The 3D-PDC is compatible with a standard fluorescence microscope, as schematically depicted in
Figure 3A. This result, which is due to the pocket-size of our design, is key for the real-time detection of the concentration profile of the compound under test.
Figure 3B shows the results of the diffusion of the dextran molecules through the healthy skin membrane, as predicted by our theoretical model and investigated by time-lapse microscopy. The concentration profile is non-linear with an initial plateau up until 12 h. At this time-step the concentration starts to increase indicating that the dextran is accumulating in the receptor chamber. Remarkably, we found that the experimental profile is in really good agreement with the theoretical one that we calculated by solving the Fick’s second law for the donor/skin/receptor system. Specifically, we found that the diffusivity of the dextran in the tested skin is about 2·10−10 m2/s, in agreement with the literature on this subject.
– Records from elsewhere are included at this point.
$ cat src/rtl/spix_stream_if.sv
// Valid/ready byte stream into the transmit buffer from the core write port and out of it to the shift engine.
// Assumes source and sink share one clock.
`timescale 1ns/10ps
interface spix_stream_if;
    logic                          valid;
    logic                          ready;
    logic [spix_pkg::DATA_W-1:0]   data;

    modport src (output valid, output data, input ready);
    modport snk (input valid, input data, output ready);
endinterface

$ cat src/rtl/spix_status_ctrl.sv
// Status flags, transmit/receive buffers and slave-select control of a serial port.
// Assumes a shift engine on the same clock signals loads and last-bit events.
`timescale 1ns/10ps
module spix_status_ctrl
(
    // Clock and reset
    input  wire logic        ref_clk_in,
    input  wire logic        resetn_in,
    // Core data port
    input  wire logic        data_wr_in,
    input  wire logic [7:0]  data_wdata_in,
    output logic             data_wr_ready_out,
    input  wire logic        data_rd_in,
    output logic [7:0]       serial_data_buffer_out,
    // Control bits
    input  wire logic        master_enable_bit_in,
    input  wire logic [1:0]  slave_select_mode_in,
    input  wire logic        int_enable_in,
    input  wire logic        mode_fault_clr_in,
    input  wire logic        receive_overrun_clr_in,
    // Status bits
    output logic             mode_fault_flag_out,
    output logic             receive_overrun_flag_out,
    output logic             transmit_buffer_empty_out,
    output logic             int_req_out,
    // Shift engine side
    output logic             xfer_start_out,
    output logic             tx_valid_out,
    output logic [7:0]       tx_data_out,
    input  wire logic        tx_load_in,
    input  wire logic        last_bit_in,
    input  wire logic [7:0]  rx_data_in,
    output logic             slave_selected_out,
    // Slave-select pin
    input  wire logic        slave_select_pin_in,
    output logic             slave_select_pin_out,
    output logic             slave_select_pin_oe_n_out
);

    logic       ss_meta_q;
    logic       ss_sync_q;
    logic       mode_fault_q;
    logic       overrun_q;
    logic       rx_full_q;
    logic [7:0] rx_buf_q;
    logic       start_q;
    logic       tx_empty;
    logic       four_wire;
    logic       single_master;
    logic       fault_event;
    logic       overrun_event;
    logic       wr_accept;

    spix_stream_if wr_if ();
    spix_stream_if tx_if ();

    // Select pin synchroniser
    always_ff @(posedge ref_clk_in or negedge resetn_in)
    begin
        if (!resetn_in)
        begin
            ss_meta_q <= spix_pkg::SYNC_RST;
            ss_sync_q <= spix_pkg::SYNC_RST;
        end
        else
        begin
            ss_meta_q <= slave_select_pin_in;
            ss_sync_q <= ss_meta_q;
        end
    end

    // Mode decode
    assign four_wire     = (slave_select_mode_in == spix_pkg::SSM_FOUR_WIRE);
    assign single_master = slave_select_mode_in[spix_pkg::SSM_SINGLE_BIT];

    // Select pin drive: only single master mode drives it
    assign slave_select_pin_out      = single_master
                                       ? slave_select_mode_in[spix_pkg::SSM_LOW_BIT]
                                       : 1'b1;
    assign slave_select_pin_oe_n_out = !single_master;

    // Slave is selected by a low pin in four-wire, always in three-wire
    assign slave_selected_out = four_wire ? !ss_sync_q
                                          : (slave_select_mode_in == spix_pkg::SSM_THREE_WIRE);

    // Detection terms
    assign fault_event   = !ss_sync_q && master_enable_bit_in && four_wire;
    assign overrun_event = last_bit_in && rx_full_q && !master_enable_bit_in;

    // Mode fault flag, set wins over clear
    always_ff @(posedge ref_clk_in or negedge resetn_in)
    begin
        if (!resetn_in)
        begin
            mode_fault_q <= spix_pkg::FLAG_RST;
        end
        else if (fault_event)
        begin
            mode_fault_q <= 1'b1;
        end
        else if (mode_fault_clr_in)
        begin
            mode_fault_q <= 1'b0;
        end
    end

    // Receive overrun flag, set wins over clear
    always_ff @(posedge ref_clk_in or negedge resetn_in)
    begin
        if (!resetn_in)
        begin
            overrun_q <= spix_pkg::FLAG_RST;
        end
        else if (overrun_event)
        begin
            overrun_q <= 1'b1;
        end
        else if (receive_overrun_clr_in)
        begin
            overrun_q <= 1'b0;
        end
    end

    // Receive buffer and its unread marker; a new byte wins over a same-cycle read
    always_ff @(posedge ref_clk_in or negedge resetn_in)
    begin
        if (!resetn_in)
        begin
            rx_buf_q  <= spix_pkg::DATA_RST;
            rx_full_q <= spix_pkg::FLAG_RST;
        end
        else if (last_bit_in)
        begin
            rx_buf_q  <= rx_data_in;
            rx_full_q <= 1'b1;
        end
        else if (data_rd_in)
        begin
            rx_full_q <= 1'b0;
        end
    end

    // Read data returns receive buffer
    assign serial_data_buffer_out = rx_buf_q;

    // Core writes enter the transmit buffer
    assign wr_if.valid       = data_wr_in;
    assign wr_if.data        = data_wdata_in;
    assign data_wr_ready_out = wr_if.ready;
    assign wr_accept         = data_wr_in && wr_if.ready;

    // Transfer start pulse for master writes
    always_ff @(posedge ref_clk_in or negedge resetn_in)
    begin
        if (!resetn_in)
        begin
            start_q <= spix_pkg::FLAG_RST;
        end
        else
        begin
            start_q <= wr_accept && master_enable_bit_in;
        end
    end
    assign xfer_start_out = start_q;

    // Transmit buffer instance; shift engine load drains it
    spix_tx_buffer u_tx_buffer
    (
        .ref_clk_in (ref_clk_in),
        .resetn_in  (resetn_in),
        .fill       (wr_if.snk),
        .drain      (tx_if.src),
        .empty_out  (tx_empty)
    );

    assign tx_valid_out              = tx_if.valid;
    assign tx_data_out               = tx_if.data;
    assign tx_if.ready               = tx_load_in;
    assign transmit_buffer_empty_out = tx_empty;

    // Flags and interrupt request
    assign mode_fault_flag_out      = mode_fault_q;
    assign receive_overrun_flag_out = overrun_q;
    assign int_req_out = int_enable_in && (mode_fault_q || overrun_q);

    // Mode fault follows its cause and holds until cleared
    mode_fault_set_a: assert property (@(posedge ref_clk_in) disable iff (!resetn_in)
        fault_event |=> mode_fault_flag_out)
        else $error("mode fault not set by select low in master four-wire");

    mode_fault_hold_a: assert property (@(posedge ref_clk_in) disable iff (!resetn_in)
        mode_fault_flag_out && !mode_fault_clr_in |=> mode_fault_flag_out)
        else $error("mode fault dropped without clear");

    overrun_set_a: assert property (@(posedge ref_clk_in) disable iff (!resetn_in)
        last_bit_in && rx_full_q && !master_enable_bit_in
        |=> receive_overrun_flag_out)
        else $error("overrun not set on unread receive buffer");

    overrun_master_a: assert property (@(posedge ref_clk_in) disable iff (!resetn_in)
        !receive_overrun_flag_out && master_enable_bit_in
        |=> !receive_overrun_flag_out)
        else $error("overrun set while master");

    select_drive_a: assert property (@(posedge ref_clk_in) disable iff (!resetn_in)
        slave_select_mode_in[1] |-> !slave_select_pin_oe_n_out
        && slave_select_pin_out == slave_select_mode_in[0])
        else $error("select pin drive wrong for single master");

    tx_empty_clear_a: assert property (@(posedge ref_clk_in) disable iff (!resetn_in)
        wr_accept && !tx_load_in |=> !transmit_buffer_empty_out)
        else $error("transmit empty not cleared by write");

    tx_empty_set_a: assert property (@(posedge ref_clk_in) disable iff (!resetn_in)
        tx_valid_out && tx_load_in && !wr_accept
        && data_wr_ready_out |=> transmit_buffer_empty_out)
        else $error("transmit empty not set after load");

    master_start_a: assert property (@(posedge ref_clk_in) disable iff (!resetn_in)
        wr_accept && master_enable_bit_in |=> xfer_start_out
        ##1 (!xfer_start_out || $past(wr_accept && master_enable_bit_in)))
        else $error("master write did not start transfer");

    read_data_a: assert property (@(posedge ref_clk_in) disable iff (!resetn_in)
        last_bit_in |=> serial_data_buffer_out == $past(rx_data_in))
        else $error("read data not the received byte");

    int_level_a: assert property (@(posedge ref_clk_in) disable iff (!resetn_in)
        int_req_out == (int_enable_in
        && (mode_fault_flag_out || receive_overrun_flag_out)))
        else $error("interrupt request does not follow flags");

endmodule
Finally, we extended our investigation to active transdermal drug-delivery (TDD) systems. As a case study, we assessed the functionality of a microneedles-roll as vehicle to enhance the skin diffusivity of FITC-dextran.
Figure 3C shows the cumulative amount over time of dextran diffusing in the receptor for both passive and microneedle-assisted diffusion. A significant enhancement (~5 folds) in the dextran diffusion through the treated skin with respect to the untreated one is evident. This is not surprising, considering that microneedles help to cross the epidermis and accelerate the molecular diffusion. Importantly, this result clearly demonstrates that our method can be used to study and quantify the efficiency of a transdermal drug-delivery system.
4. Conclusions and Future Perspectives
3D-PDCs are suitable for in vitro skin permeation assays and quantitative assessment of TDD systems. Furthermore, the good viability of the incubated skin makes the device promising for applications where the viability of the tissue is an issue. In this regard, optimization of the current design and setup would also allow prolonged and advanced studies, such as tissue barrier diseases and wound healing.
Our compact design also offers the possibility of integrating the 3D-PDC with various detection instruments (e.g., photo-spectrometer), thus widening the potential applications of our method to other emerging fields, such as nanotoxicology, nanotherapeutics and regenerative medicine.